##### Silkroad Online Navigation System based on Model-free ML

In [1]:
import sys
import random
from time import sleep
# Include custom modules for additional functionality
sys.path.append("./modules")
from functions import *

# --- Initial Configuration ---

# Set initial probabilities for each action
action_probabilities = {'UP': 0.25, 'DOWN': 0.25, 'LEFT': 0.25, 'RIGHT': 0.25}

# Define configuration parameters
obstacle_penalty = 0.03  # Penalty value for hitting an obstacle
proximity_threshold = 20  # Threshold to determine if the target is reached
max_stuck_actions = 4    # Maximum actions allowed without changing position

# Load historical data and previous states
action_history = load_action_history('action_history.pkl')
detected_obstacles = load_obstacle_points('obstacle_points.pkl')
successful_routes = load_successful_routes('successful_routes.pkl')

# Define initial and target positions
current_position = (0, 0)  # Starting position
target_position = (6435, 882)  # Target position

# Variables to track the navigation progress
initial_distance_to_target = 0
current_route = []
steps_taken = 0
stuck_counter = 0

# --- Main Navigation Loop ---

try:
    while True:
        sleep(0.1)  # Short pause for each step

        # Increment step count and choose an action based on the history
        steps_taken += 1
        action = select_action_based_on_history(action_probabilities, action_history, current_position, target_position)
        x_coord, y_coord = send_command(action)  # Send command and receive new position
        new_position = (x_coord, y_coord)

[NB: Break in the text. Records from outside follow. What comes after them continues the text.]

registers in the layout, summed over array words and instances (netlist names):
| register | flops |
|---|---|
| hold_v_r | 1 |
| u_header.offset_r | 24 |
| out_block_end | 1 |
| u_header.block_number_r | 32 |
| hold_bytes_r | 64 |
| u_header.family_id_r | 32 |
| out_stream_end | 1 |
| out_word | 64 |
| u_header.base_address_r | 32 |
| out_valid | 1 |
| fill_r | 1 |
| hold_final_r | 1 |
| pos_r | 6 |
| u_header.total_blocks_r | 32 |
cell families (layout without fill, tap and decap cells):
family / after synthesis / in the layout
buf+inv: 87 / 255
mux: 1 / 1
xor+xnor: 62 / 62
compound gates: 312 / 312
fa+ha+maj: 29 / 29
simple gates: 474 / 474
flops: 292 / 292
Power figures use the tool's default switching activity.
$ cat config.mk
export PLATFORM = sky130hd
export DESIGN_NAME = min_tracking_stack
export DESIGN_NICKNAME = d
export VERILOG_FILES = /design/src/rtl/core/mts_pkg.sv /design/src/rtl/core/mts_ram.sv /design/src/rtl/core/min_tracking_stack.sv
export SDC_FILE = /design/constraint.sdc
export NUM_CORES = 2
export LEC_CHECK = 0
export BUFFER_PORTS_ARGS = -buffer_cell sky130_fd_sc_hd__clkbuf_2
export CORE_MARGIN = 1
export CORE_UTILIZATION = 60
export CTS_CLUSTER_DIAMETER = 40
export DETAILED_ROUTE_END_ITERATION = 10
export GPL_TIMING_DRIVEN = 0
export HOLD_SLACK_MARGIN = 0.08
export MAX_ROUTING_LAYER = met4
export PLACE_DENSITY = 0.76
export RECOVER_POWER = 50
export SLEW_MARGIN = 10
export SYNTH_ARGS = -nofsm -noshare
export SYNTH_HDL_FRONTEND = slang
export SYNTH_HIERARCHICAL = 1
export SYNTH_SLANG_ARGS = --single-unit
$ cat constraint.sdc
create_clock -name clk -period 8.45 [get_ports clk]
set_clock_uncertainty 0.1 [all_clocks]
set_input_delay 1.2675 -clock clk [delete_from_list [all_inputs] [get_ports clk]]
set_output_delay 1.2675 -clock clk [all_outputs]
set_load 0.01 [all_outputs]
$ cat src/rtl/core/mts_pkg.sv
// ----------------------------------------------------------------------------
// mts_pkg: shared codes for the min tracking stack
// Opcodes and error codes of the stack control, and its memory port request type.
// ----------------------------------------------------------------------------
package mts_pkg;

    // request opcodes
    localparam logic [1:0] OP_PUSH  = 2'd0;
    localparam logic [1:0] OP_POP   = 2'd1;
    localparam logic [1:0] OP_QUERY = 2'd2;

    // error codes reported with each result
    localparam logic [1:0] ERR_NONE       = 2'd0;
    localparam logic [1:0] ERR_POP_EMPTY  = 2'd1;
    localparam logic [1:0] ERR_PUSH_FULL  = 2'd2;

    // memory port request
    typedef struct packed {
        logic wr_en;
        logic rd_en;
    } mts_mem_cmd_t;

endpackage

$ cat src/rtl/core/mts_ram.sv
// ----------------------------------------------------------------------------
// mts_ram: simple dual port stack memory
// One write port and one read port, read data registered.
// ----------------------------------------------------------------------------
module mts_ram #(
    parameter int DEPTH = 64,
    parameter int WIDTH = 32,
    localparam int AW = $clog2(DEPTH)
) (
    input  logic                  clk,
    input  mts_pkg::mts_mem_cmd_t cmd,
    input  logic [AW-1:0]         wr_addr,
    input  logic [WIDTH-1:0]      wr_data,
    input  logic [AW-1:0]         rd_addr,
    output logic [WIDTH-1:0]      rd_data
);

    logic [WIDTH-1:0] mem [DEPTH];
    logic [WIDTH-1:0] rd_data_reg;

    // write port
    always_ff @(posedge clk)
    begin
        if (cmd.wr_en)
        begin
            mem[wr_addr] <= wr_data;
        end
    end

    // registered read port
    always_ff @(posedge clk)
    begin
        if (cmd.rd_en)
        begin
            rd_data_reg <= mem[rd_addr];
        end
    end

    assign rd_data = rd_data_reg;

endmodule

$ cat src/rtl/core/min_tracking_stack.sv
// ----------------------------------------------------------------------------
// min_tracking_stack: LIFO stack that also reports its running minimum
// Values and minimum candidates live in two memories, tops cached in flops.
// ----------------------------------------------------------------------------
// Usage:
//   slave side carries requests: s_tuser is the opcode (push, pop, query),
//   s_tdata the signed value to push. Every request gives exactly one result
//   on the master side: popped value, new top, new minimum, count, empty flag
//   and error code, all packed in m_tdata.
//   A push, a query or a failed pop goes from idle to the done state, which
//   loads the result register; a pop that removes an entry passes the read
//   state first: it reads the new tops back from the two memories, whose
//   read port is registered. One request is worked on at a time and the
//   control returns to idle before it takes the next one.
//   s_tready is high while no request is in work; a finished result sits in
//   the output register, so a new request is taken while the receiver
//   stalls, and the next result waits until the register is taken.
//   A push on a full stack is dropped with an error, a pop on an empty
//   stack is reported with an error; neither changes the stack.
//   Reset empties the stack at once (counts cleared, no memory sweep).
// ----------------------------------------------------------------------------
module min_tracking_stack #(
    parameter int STACK_DEPTH = 64,
    parameter int VALUE_WIDTH = 32,
    localparam int CNT_W = $clog2(STACK_DEPTH + 1),
    localparam int IN_W  = ((VALUE_WIDTH + 7) / 8) * 8,
    localparam int RES_W = 3 * VALUE_WIDTH + CNT_W + 3,
    localparam int OUT_W = ((RES_W + 7) / 8) * 8
) (
    input  logic             clk,
    input  logic             rst_n,
    input  logic             s_tvalid,
    output logic             s_tready,
    input  logic [IN_W-1:0]  s_tdata,   // push_value
    input  logic [1:0]       s_tuser,   // opcode
    output logic             m_tvalid,
    input  logic             m_tready,
    // popped_value, top_value, min_value, element_count, is_empty, error_code
    output logic [OUT_W-1:0] m_tdata
);

    localparam int AW = $clog2(STACK_DEPTH);

    typedef enum logic [1:0] {
        S_IDLE,
        S_READ,
        S_DONE
    } state_t;

    state_t state_reg, state_next;

    logic [CNT_W-1:0]              cnt_reg, cnt_next;
    logic [CNT_W-1:0]              min_cnt_reg, min_cnt_next;
    logic signed [VALUE_WIDTH-1:0] top_reg, top_next;
    logic signed [VALUE_WIDTH-1:0] min_top_reg, min_top_next;
    logic [VALUE_WIDTH-1:0]        popped_reg, popped_next;
    logic [1:0]                    err_reg, err_next;
    logic                          min_pop_reg, min_pop_next;
    logic                          out_valid_reg, out_valid_next;
    logic [RES_W-1:0]              out_data_reg, out_data_next;

    mts_pkg::mts_mem_cmd_t         val_cmd, min_cmd;
    logic [AW-1:0]                 val_rd_addr, min_rd_addr;
    logic [VALUE_WIDTH-1:0]        val_rd_data, min_rd_data;
    logic [CNT_W-1:0]              cnt_m2, min_cnt_m2;

    logic                          accept;
    logic                          slot_free;
    logic signed [VALUE_WIDTH-1:0] push_val;
    logic [1:0]                    opcode;
    logic                          is_full;
    logic                          min_hit;
    logic                          push_min;

    assign accept    = s_tvalid && s_tready;
    assign slot_free = !out_valid_reg || m_tready;
    assign push_val  = s_tdata[VALUE_WIDTH-1:0];
    assign opcode    = s_tuser;
    assign is_full   = (cnt_reg == CNT_W'(STACK_DEPTH));
    assign min_hit   = (min_cnt_reg != '0) && (min_top_reg == top_reg);
    assign push_min  = (min_cnt_reg == '0) || (push_val <= min_top_reg);
    assign cnt_m2     = cnt_reg - CNT_W'(2);
    assign min_cnt_m2 = min_cnt_reg - CNT_W'(2);
    assign val_rd_addr = cnt_m2[AW-1:0];
    assign min_rd_addr = min_cnt_m2[AW-1:0];

    // memory requests issued when a request is taken
    always_comb
    begin
        val_cmd.wr_en = accept && (opcode == mts_pkg::OP_PUSH) && !is_full;
        min_cmd.wr_en = val_cmd.wr_en && push_min;
        val_cmd.rd_en = accept && (opcode == mts_pkg::OP_POP) && (cnt_reg != '0);
        min_cmd.rd_en = val_cmd.rd_en && min_hit;
    end

    mts_ram #(
        .DEPTH (STACK_DEPTH),
        .WIDTH (VALUE_WIDTH)
    ) u_val_ram (
        .clk     (clk),
        .cmd     (val_cmd),
        .wr_addr (cnt_reg[AW-1:0]),
        .wr_data (push_val),
        .rd_addr (val_rd_addr),
        .rd_data (val_rd_data)
    );

    mts_ram #(
        .DEPTH (STACK_DEPTH),
        .WIDTH (VALUE_WIDTH)
    ) u_min_ram (
        .clk     (clk),
        .cmd     (min_cmd),
        .wr_addr (min_cnt_reg[AW-1:0]),
        .wr_data (push_val),
        .rd_addr (min_rd_addr),
        .rd_data (min_rd_data)
    );

    // next state of the stack control and the result register
    always_comb
    begin
        state_next     = state_reg;
        cnt_next       = cnt_reg;
        min_cnt_next   = min_cnt_reg;
        top_next       = top_reg;
        min_top_next   = min_top_reg;
        popped_next    = popped_reg;
        err_next       = err_reg;
        min_pop_next   = min_pop_reg;
        out_valid_next = out_valid_reg && !m_tready;
        out_data_next  = out_data_reg;
        s_tready       = (state_reg == S_IDLE);

        unique case (state_reg)
            S_IDLE:
            begin
                if (s_tvalid)
                begin
                    popped_next  = '0;
                    err_next     = mts_pkg::ERR_NONE;
                    min_pop_next = 1'b0;
                    state_next   = S_DONE;
                    priority if (opcode == mts_pkg::OP_PUSH)
                    begin
                        if (is_full)
                        begin
                            err_next = mts_pkg::ERR_PUSH_FULL;
                        end
                        else
                        begin
                            cnt_next = cnt_reg + CNT_W'(1);
                            top_next = push_val;
                            if (push_min)
                            begin
                                min_cnt_next = min_cnt_reg + CNT_W'(1);
                                min_top_next = push_val;
                            end
                        end
                    end
                    else if (opcode == mts_pkg::OP_POP)
                    begin
                        if (cnt_reg == '0)
                        begin
                            err_next = mts_pkg::ERR_POP_EMPTY;
                        end
                        else
                        begin
                            popped_next  = top_reg;
                            cnt_next     = cnt_reg - CNT_W'(1);
                            min_pop_next = min_hit;
                            if (min_hit)
                            begin
                                min_cnt_next = min_cnt_reg - CNT_W'(1);
                            end
                            state_next = S_READ;
                        end
                    end
                    else
                    begin
                        // query and the unused opcode leave the stack alone
                        state_next = S_DONE;
                    end
                end
            end

            S_READ:
            begin
                // new tops come back from the memories
                top_next = val_rd_data;
                if (min_pop_reg)
                begin
                    min_top_next = min_rd_data;
                end
                state_next = S_DONE;
            end

            S_DONE:
            begin
                if (slot_free)
                begin
                    out_valid_next = 1'b1;
                    out_data_next  = {
                        err_reg,
                        (cnt_reg == '0),
                        cnt_reg,
                        ((cnt_reg != '0) && (min_cnt_reg != '0)) ? min_top_reg
                                                                 : VALUE_WIDTH'(0),
                        (cnt_reg != '0) ? top_reg : VALUE_WIDTH'(0),
                        popped_reg
                    };
                    state_next = S_IDLE;
                end
            end

            default:
            begin
                state_next = S_IDLE;
            end
        endcase
    end

    // state and registered outputs
    always_ff @(posedge clk or negedge rst_n)
    begin
        if (!rst_n)
        begin
            state_reg     <= S_IDLE;
            cnt_reg       <= '0;
            min_cnt_reg   <= '0;
            out_valid_reg <= 1'b0;
            min_pop_reg   <= 1'b0;
            err_reg       <= mts_pkg::ERR_NONE;
        end
        else
        begin
            state_reg     <= state_next;
            cnt_reg       <= cnt_next;
            min_cnt_reg   <= min_cnt_next;
            out_valid_reg <= out_valid_next;
            min_pop_reg   <= min_pop_next;
            err_reg       <= err_next;
        end
    end

    // payload registers
    always_ff @(posedge clk)
    begin
        top_reg      <= top_next;
        min_top_reg  <= min_top_next;
        popped_reg   <= popped_next;
        out_data_reg <= out_data_next;
    end

    assign m_tvalid = out_valid_reg;
    assign m_tdata  = OUT_W'(out_data_reg);

    // the minimum stack never holds more entries than the value stack
    assert property (@(posedge clk) disable iff (!rst_n)
        min_cnt_reg <= cnt_reg)
        else $error("minimum count above element count");

    // count never passes the depth
    assert property (@(posedge clk) disable iff (!rst_n)
        cnt_reg <= CNT_W'(STACK_DEPTH))
        else $error("element count above depth");

    // a push on a full stack leaves the count unchanged
    assert property (@(posedge clk) disable iff (!rst_n)
        (accept && (opcode == mts_pkg::OP_PUSH) && is_full) |=> $stable(cnt_reg))
        else $error("dropped push changed the count");

    // a pop on a filled stack goes through the memory read
    assert property (@(posedge clk) disable iff (!rst_n)
        (accept && (opcode == mts_pkg::OP_POP) && (cnt_reg != '0))
            |=> (state_reg == S_READ))
        else $error("pop skipped the top reload");

endmodule

; Word-level counts from Yosys, hierarchy flattened
; Memories as Yosys holds them, arrays and structs flattened. A register that Yosys moved wholly into a read port is not among the register bits.
; Cells that the tools add are included.
[op_classes]
bitwise = 1
div = 0
reduce_logical = 32
n_mul = 0
order_cmp = 1
addsub = 6
mux = 39
n_shift = 0
n_eq_ne = 14
[ops]
columns = cell, n
row1 = $mux W32, 8
row2 = $pmux W32 S2, 2
row3 = $mux W7, 10
row4 = $eq A32 B32 Y1, 1
row5 = $le A32 B32 Y1, 1
row6 = $add A7 B1 Y7 const B, 2
row7 = $logic_not A7 Y1, 2
row8 = $mux W2, 7
row9 = $ne A2 B2 Y1 const B, 7
row10 = $reduce_bool A7 Y1, 2
row11 = $sub A7 B1 Y7 const B, 2
row12 = $sub A6 B2 Y6 const B, 2
row13 = $mux W1, 11
row14 = $logic_and A1 B1 Y1, 10
row15 = $eq A7 B7 Y1 const B, 1
row16 = $reduce_and A7 Y1, 1
row17 = $pmux W2 S3, 1
row18 = $reduce_and A2 Y1, 3
row19 = $reduce_and A6 Y1, 1
row20 = $reduce_bool A2 Y1, 3
row21 = $reduce_and A5 Y1, 1
row22 = $eq A2 B1 Y1 const B, 2
row23 = $logic_not A2 Y1, 2
row24 = $ne A2 B1 Y1 const B, 2
row25 = other kinds (6), 9
[totals]
inputBits = 38
latchBits = 0
rom_bits = 0
memories = 2
ram_bits = 4096
word_cells = 107
register_bits = 222
out_inout_bits = 114
[memory_table]
columns = name, words, width, read_ports, rd_ports_with_merged_regs, write_ports, line
row1 = u_min_ram.mem, 64, 32, 1, 1, 1, mts_ram.sv:18  ; logic [WIDTH-1:0] mem [DEPTH];
row2 = u_val_ram.mem, 64, 32, 1, 1, 1, mts_ram.sv:18

; Depth between registers and ports, before layout
[logic_depth]
word_depth = 7
depth_mapped = 12
ltp_nobuf = 12

; Hierarchy
; The synthesis kept the hierarchy.
[modules_own_cells]
columns = module, seq_area_each_um2, cells_each, instances, area_per_inst_um2
row1 = mts_ram, 62459.9, 3324, 2, 78835.6
row2 = min_tracking_stack, 6566.3, 785, 1, 9962.1

; Worst setup path before layout
; No wires, ideal clock.
[synth_timing]
path_kind = input to register
startpoint = input m_tready
endpoint = register out_data_reg[0], enable pin
path_buffers = 0
path_slack_ns = 1.682
stages = 2
arrival_ns = 6.083
cell_sequence = nand2b_1 nor2b_1
[synth_via]
elab_chain_cells = 2
[synth_rtl]
columns = element, line
row1 = from (decl), min_tracking_stack.sv:37  ; input logic m_tready,
row2 = $logic_or A1 B1 Y1, min_tracking_stack.sv:76  ; assign slot_free = !out_valid_reg || m_tready;
row3 = $reduce_and A2 Y1 (no line), --
row4 = to (signal assigned), min_tracking_stack.sv:252  ; out_data_reg <= out_data_next;
row5 = to (decl), min_tracking_stack.sv:60  ; logic [RES_W-1:0] out_data_reg, out_data_next;
; Every way passes these cells.
; A chain may end at the register's enable or synchronous reset.

==> summary.md <==
| Metric | Value |
|---|---|
| CTS root buf | clkbuf_16 |
| Final ANT Viol Nets | 0 |
| Max capacitance violation total | 16 |
| Site row count | 193 |
| Routed WL per cell | 43.1 um |
| Post-Synth Adder-Cell Area | 0.352% |
| Layout cells sized above 1 | 28.2% |
| Die height | 531 um |
| Dpl hpwl | 321000 um |
| CTS clock-pin slew for the worst setup and hold paths | 0.06 ns |
| First-pass GRT wire length | 723000 um |
| Vias in the first global route | 90684 |
| Static Leakage | 61.8 nW |
| Top FF cell, synth | edfxtp_1 |
| DR vias | 91787 |
| Clock Tree Buf Depth | 4 |
| Switching part of the total | 36.8% |
| Sequential-to-total area share from yosys stat | 78.4% |
| Max-slew violation count | 565 |
| H-tree Lvls | 5 |
| Failing checks | capacitance limit, slew limit |
| CTS Hold Bufs | 0 |
| GPL Wtd Cong | 1.01 |
| Global-route usage over all layers | 39.6% |
| First-iteration detailed-routing DRC count | 15733 |
| Placed cell count | 11489 |
| Grt total ovfl | 0 |
| Post-CTS repair timing setup buffer count | 0 |
| Chip Width | 531 um |
| Boundary Pins | 152 |
| Relative slew slack | -199% |
| Setup crit start kind | input pin |
| Crit path DAT | 8.03 ns |
| Clk_lat worst skew | 0.97 ns |
| Setup slack after layout | 0.941 ns |
| Crit path time final | 7.51 ns |
| Setup CP Type | input pin to register |
| # port buffers | 145 |
| Synth area leader | edfxtp_1 |
| Placed cell area | 179000 um2 |
| Nets | 8354 |
| Initial Utilization | 60.5% |
| Int Pwr | 46.0 mW |
| Fin cells | 12432 |
| Run status | finished with violations |
| Final Hold Violating Endpoints | 0 |
| Multi-input logic area | 35000 um2 |
| Final setup viols | 0 |
| CORE AREA | 277000 um2 |
| Seq pwr share | 34.0% |
| Pre-antenna DRT Iters | 8 |
| Yosys cell types | 58 |
| CTS tree | done |
| Final setup TNS | 0 ns |
| Largest net degree at the start of global routing | 131 |
| Post-synthesis mux area share | 15.8% |
| Final WL | 536000 um |
| FMAX | 133 MHz |
| Top cell types by occurrence after synthesis | edfxtp_1, mux4_2, nor2_1 |
| Worst Path Max Fanout | 35 |
| Tightest Pin Transition | 4.48 ns |
| Cells after synthesis | 7433 |
| Main combinational cell family by area after synthesis | multiplexers |
| Synth Area in Compound Gates | 1.78% |
| P&R area growth vs syn | 16.2% |
| Post-CTS sizing | 0 |
| TritonCTS buffer count | 484 |
| Clk network pwr share | 30.1% |
| Post-Synth Simple-Gate Area | 2.12% |
| Synth Cell Area | 168000 um2 |
| XOR/XNOR Fraction of Synth Area | 0.277% |
| Number of synthesized flops with an enable pin | 4362 |
| Finished Cell Area | 195000 um2 |
| Fill cell count | 15415 |
| Hold WC Path Type | register to register |
| Synth async-reset ratio | 0.456% |
| Yosys Warn Count | 6 |
| Synth Register Bits | 4382 |
| Peak supply drop | 0.334 mV |
| Worst setup EP type | register |
| CP required | 8.97 ns |
| CTS Sinks | 4382 |
| RSZ-0062 raised after global routing | false |
| Pwr dens | 373 nW/um2 |
| Final Cycle Share | 88.9% |
| Cell with the most instances after synthesis | edfxtp_1 |
| Sw power | 26.8 mW |
| Area contributors post-synth | edfxtp_1, mux4_2, mux2i_1 |
| Routed vias/inst | 7.38 |
| Residual DRC | 0 |
| Avg Cell Area, Syn | 22.6 um2 |
| Die Area | 282000 um2 |
| Dpl ws | 1.10 ns |
| Sequential Area | 131000 um2 |
| Combinational Power Share | 35.9% |
| Initial antenna violation count | 30 |
| Top-area cell type share of the netlist area | 78.1% |
## cell usage in the layout (no fill, tap or decap), types with 125 or more instances in the layout
master,n
nand2_1,228
edfxtp_1,4362
a21oi_1,145
mux4_2,1088
clkbuf_1,319
nor2_1,162
mux2i_1,187
nor2_4,125
clkbuf_16,492
o22ai_1,169
## routing by layer
layer,track usage [%],vias up,part of all wire (%)
met3,10.9,2385,14
li1,-,33128,-
met4,27.9,0,9.3
met5,-,-,0
met1,46.0,46936,30
met2,60.1,9338,47
## cell families (layout without fill, tap and decap cells)
family	after synthesis	after routing
simple gates	772	772
flops	4382	4382
mux	1283	1283
buf+inv	439	1682
fa+ha+maj	46	46
xor+xnor	53	53
other cells	1	52
compound gates	457	457
## path summary, 6_finish.rpt
path,slack (ns),end,cells after the start,start
worst max-delay path,0.94,u_min_ram/mem[46][15],12,s_tdata[23]
worst max register to register,2.50,u_min_ram/mem[46][15],13,min_top_reg[19]
worst min-delay path,0.32,out_data_reg[0],0,popped_reg[0]
min in group asynchronous,0.54,m_tvalid,1,rst_n
worst min register to register,0.32,out_data_reg[0],0,popped_reg[0]
max in group asynchronous,6.82,min_cnt_reg[0],1,rst_n
## power groups by stage
| stage | sequential [mW] | clock [mW] | combinational (mW) |
|---|---|---|---|
| after floorplan | 25.1 | 0 | 13.3 |
| after global placement | 25.2 | 0 | 23.5 |
| after detailed placement | 25.2 | 0 | 24.1 |
| after CTS | 24.7 | 21.9 | 24.8 |
| after global routing | 24.7 | 22.7 | 25.7 |
| final | 24.7 | 21.9 | 26.1 |
## worst max-delay path, stage by stage
cell,delay (ns)
clkbuf_1,1.58
ha_1,0.49
and4_1,0.22
a221o_1,0.32
a2111o_1,0.44
a211oi_2,0.27
xor2_1,0.16
a21oi_1,0.87
nor2b_1,0.41
nand3_1,0.64
nor2_4,0.93
buf_12,0.28
## layout make-up
type,count,area share (%)
flip-flops and latches,4382,67.5
multi-input cells,2617,18.0
clock buffers,545,6.42
repair buffers,346,2.49
well taps,3705,2.38
clock inverters,352,2.10
plain buffers,393,0.983
inverters,46,0.0886
diodes,46,0.0591
## per-stage QoR
stage	util, %	hold WS (ns)	power, mW
2_1_floorplan	-	0.300	38.4
3_3_place_gp	62.4	0.303	48.7
3_5_place_dp	64.4	0.305	49.3
4_1_cts	70.4	0.232	71.4
5_1_grt	70.3	0.320	73.1
6_report	70.3	0.319	72.7
No activity file was read; power rests on OpenSTA's default activity.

        # Calculate distance to target
        distance_to_target = ((target_position[0] - x_coord)**2 + (target_position[1] - y_coord)**2)**0.5
        print(f'Distance to target: {distance_to_target}')

        # Check if the character has arrived at the target
        if distance_to_target <= proximity_threshold:
            print(f"Character has arrived at the destination: {new_position}")
            successful_routes.append(list(current_route))  # Record the successful route
            break

        # Check for and handle obstacles
        if new_position == current_position:
            stuck_counter += 1
            if stuck_counter >= max_stuck_actions:
                detected_obstacles.add(current_position)  # Record new obstacle
                stuck_counter = 0  # Reset counter after detecting obstacle
        else:
            stuck_counter = 0  # Reset counter if position changes

        # Adjust action probabilities
        current_step = len(current_route)
        action_patterns = analyze_successful_routes(successful_routes)
        action_probabilities = adjust_probabilities_based_on_success(action_probabilities, action_patterns, current_step)
        action_probabilities = avoid_obstacles(action_probabilities, current_position, detected_obstacles)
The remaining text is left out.